Cosmology, the study of the origin and structure of the universe, has seen many schools of thought come and go over the centuries. While the current widely accepted cosmology is based on general relativity and the Big Bang model, there are always minority views challenging the status quo. One lesser known but slowly growing branch of cosmology is fractal cosmology, which proposes that the distribution of matter in the universe is fractal in nature.

Space Ponder actively engages with and supports fractal cosmology. We conduct research on this topic, draw conclusions, and share our findings publicly. We think that fractal jargon will become more common in the near future.

Fractal patterns, which repeat at every scale, are found everywhere in nature - in coastlines, mountain ranges, river networks, plants, and even in the human body. Proponents of fractal cosmology argue that the universe itself shows evidence of fractal scaling behaviour, contrary to the traditional view of cosmology which assumes a smooth distribution of matter.

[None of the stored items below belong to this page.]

$ cat src/rtl/wb_gpio_pkg.sv
`timescale 1ns/1ps
`default_nettype none
// +----------------------------------------------------------------------+
// | wb_gpio_pkg : register map and byte-lane merge helper for wb_gpio    |
// | Revision    : 1.0                                                    |
// +----------------------------------------------------------------------+
package wb_gpio_pkg;

    localparam logic [2:0] GPIO_OUT     = 3'd0;
    localparam logic [2:0] GPIO_OE      = 3'd1;
    localparam logic [2:0] GPIO_IN      = 3'd2;
    localparam logic [2:0] GPIO_RISE_EN = 3'd3;
    localparam logic [2:0] GPIO_FALL_EN = 3'd4;
    localparam logic [2:0] GPIO_STAT    = 3'd5;
    localparam logic [2:0] GPIO_OUT_SET = 3'd6;
    localparam logic [2:0] GPIO_OUT_CLR = 3'd7;

    // Take each byte from data where its lane is enabled, otherwise keep old.
    function automatic logic [31:0] apply_sel(input logic [31:0] old_val,
                                              input logic [31:0] data,
                                              input logic [3:0]  sel);
        logic [31:0] merged;
        merged = old_val;
        for (int n = 0; n < 4; n++) begin
            if (sel[n]) begin
                merged[8*n +: 8] = data[8*n +: 8];
            end
        end
        return merged;
    endfunction

endpackage
`default_nettype wire

$ cat src/rtl/gpio_edge_sync.sv
`timescale 1ns/1ps
`default_nettype none
// +----------------------------------------------------------------------+
// | gpio_edge_sync : two-flop pad synchroniser with rise/fall detection  |
// | Revision       : 1.0                                                 |
// +----------------------------------------------------------------------+
module gpio_edge_sync #(
    parameter int WIDTH = 11
) (
    input  logic             clock,
    input  logic             reset_n,
    input  logic [WIDTH-1:0] pads,
    output logic [WIDTH-1:0] sync,
    output logic [WIDTH-1:0] rise,
    output logic [WIDTH-1:0] fall
);

    logic [WIDTH-1:0] s1;
    logic [WIDTH-1:0] s2;
    logic [WIDTH-1:0] prev;

    always_ff @(posedge clock or negedge reset_n) begin
        if (!reset_n) begin
            s1   <= '0;
            s2   <= '0;
            prev <= '0;
        end else begin
            s1   <= pads;
            s2   <= s1;
            prev <= s2;
        end
    end

    assign sync = s2;
    assign rise = s2 & ~prev;
    assign fall = ~s2 & prev;

endmodule
`default_nettype wire

$ cat src/rtl/wb_gpio.sv
`timescale 1ns/1ps
`default_nettype none
// +----------------------------------------------------------------------+
// | wb_gpio  : Wishbone classic GPIO slave with edge-detect interrupt    |
// | Revision : 1.0                                                       |
// +----------------------------------------------------------------------+
module wb_gpio
    import wb_gpio_pkg::*;
#(
    parameter int                  GPIO_WIDTH = 11,
    parameter logic [GPIO_WIDTH-1:0] OUT_RESET = '0,
    parameter logic [GPIO_WIDTH-1:0] OE_RESET  = '0
) (
    input  logic                  clock,
    input  logic                  reset_n,
    input  logic [2:0]            wb_adr_i,
    input  logic [31:0]           wb_dat_i,
    input  logic [3:0]            wb_sel_i,
    input  logic                  wb_we_i,
    input  logic                  wb_cyc_i,
    input  logic                  wb_stb_i,
    output logic [31:0]           wb_dat_o,
    output logic                  wb_ack_o,
    input  logic [GPIO_WIDTH-1:0] gpio_i,
    output logic [GPIO_WIDTH-1:0] gpio_o,
    output logic [GPIO_WIDTH-1:0] gpio_oe,
    output logic                  irq_o
);

    logic [GPIO_WIDTH-1:0] out_q;
    logic [GPIO_WIDTH-1:0] oe_q;
    logic [GPIO_WIDTH-1:0] rise_en_q;
    logic [GPIO_WIDTH-1:0] fall_en_q;
    logic [GPIO_WIDTH-1:0] stat_q;
    logic [GPIO_WIDTH-1:0] in_sync;
    logic [GPIO_WIDTH-1:0] rise;
    logic [GPIO_WIDTH-1:0] fall;
    logic [GPIO_WIDTH-1:0] stat_next;

    logic        req;
    logic        wr;
    logic [31:0] out_ext;
    logic [31:0] cur_rw;
    logic [31:0] rw_val;
    logic [31:0] set_val;
    logic [31:0] clr_val;
    logic [31:0] w1c_mask;
    logic [31:0] rdata;

    gpio_edge_sync #(
        .WIDTH (GPIO_WIDTH)
    ) u_edge_sync (
        .clock   (clock),
        .reset_n (reset_n),
        .pads    (gpio_i),
        .sync    (in_sync),
        .rise    (rise),
        .fall    (fall)
    );

    assign req     = wb_cyc_i & wb_stb_i & ~wb_ack_o;
    assign wr      = req & wb_we_i;
    assign out_ext = 32'(out_q);

    always_comb begin
        cur_rw = '0;
        rdata  = '0;
        case (wb_adr_i)
            GPIO_OUT:     begin cur_rw = out_ext;          rdata = out_ext;          end
            GPIO_OE:      begin cur_rw = 32'(oe_q);        rdata = 32'(oe_q);        end
            GPIO_IN:      begin                            rdata = 32'(in_sync);     end
            GPIO_RISE_EN: begin cur_rw = 32'(rise_en_q);   rdata = 32'(rise_en_q);   end
            GPIO_FALL_EN: begin cur_rw = 32'(fall_en_q);   rdata = 32'(fall_en_q);   end
            GPIO_STAT:    begin                            rdata = 32'(stat_q);      end
            default:      begin                                                      end
        endcase
    end

    // Every write flavour passes through the same byte-lane merge.
    assign rw_val   = apply_sel(cur_rw, wb_dat_i, wb_sel_i);
    assign set_val  = apply_sel(out_ext, out_ext | wb_dat_i, wb_sel_i);
    assign clr_val  = apply_sel(out_ext, out_ext & ~wb_dat_i, wb_sel_i);
    assign w1c_mask = (wr && wb_adr_i == GPIO_STAT) ? apply_sel(32'h0, wb_dat_i, wb_sel_i) : 32'h0;

    // A fresh edge overrides a simultaneous write-one-to-clear of the same bit.
    assign stat_next = (stat_q & ~w1c_mask[GPIO_WIDTH-1:0])
                     | (rise & rise_en_q)
                     | (fall & fall_en_q);

    generate
        if (GPIO_WIDTH < 32) begin : g_unused_hi
            logic unused_hi;
            assign unused_hi = ^{rw_val[31:GPIO_WIDTH], set_val[31:GPIO_WIDTH],
                                 clr_val[31:GPIO_WIDTH], w1c_mask[31:GPIO_WIDTH]};
        end
    endgenerate

    always_ff @(posedge clock or negedge reset_n) begin
        if (!reset_n) begin
            out_q     <= OUT_RESET;
            oe_q      <= OE_RESET;
            rise_en_q <= '0;
            fall_en_q <= '0;
            stat_q    <= '0;
            irq_o     <= 1'b0;
            wb_ack_o  <= 1'b0;
            wb_dat_o  <= '0;
        end else begin
            wb_ack_o <= req;
            wb_dat_o <= (req && !wb_we_i) ? rdata : 32'h0;
            if (wr) begin
                case (wb_adr_i)
                    GPIO_OUT:     out_q     <= rw_val[GPIO_WIDTH-1:0];
                    GPIO_OE:      oe_q      <= rw_val[GPIO_WIDTH-1:0];
                    GPIO_RISE_EN: rise_en_q <= rw_val[GPIO_WIDTH-1:0];
                    GPIO_FALL_EN: fall_en_q <= rw_val[GPIO_WIDTH-1:0];
                    GPIO_OUT_SET: out_q     <= set_val[GPIO_WIDTH-1:0];
                    GPIO_OUT_CLR: out_q     <= clr_val[GPIO_WIDTH-1:0];
                    default:      ;
                endcase
            end
            stat_q <= stat_next;
            irq_o  <= |stat_q;
        end
    end

    assign gpio_o  = out_q;
    assign gpio_oe = oe_q;

endmodule
`default_nettype wire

While fractal cosmology has been around since the 80s, it is still considered fringe and has failed to gain widespread acceptance. However, in recent years more scientists have been taking interest as computational power increases and previously difficult calculations become feasible.

Key concepts in fractal cosmology include scale invariance, recursive patterns, and fractional dimensions. Instead of the universe being homogenous at large scales as predicted by the Cosmological Principle, it is proposed to be heterogeneous at all scales. Matter is distributed in clusters within clusters, similar to a fractal branching pattern.

This theoretical concept challenges long-held assumptions and requires rethinking foundational questions like the age and size of the universe. More research is still needed to test predictions of fractal cosmology against astronomical observations. But its mathematical simplicity and natural appeal are attracting curious minds.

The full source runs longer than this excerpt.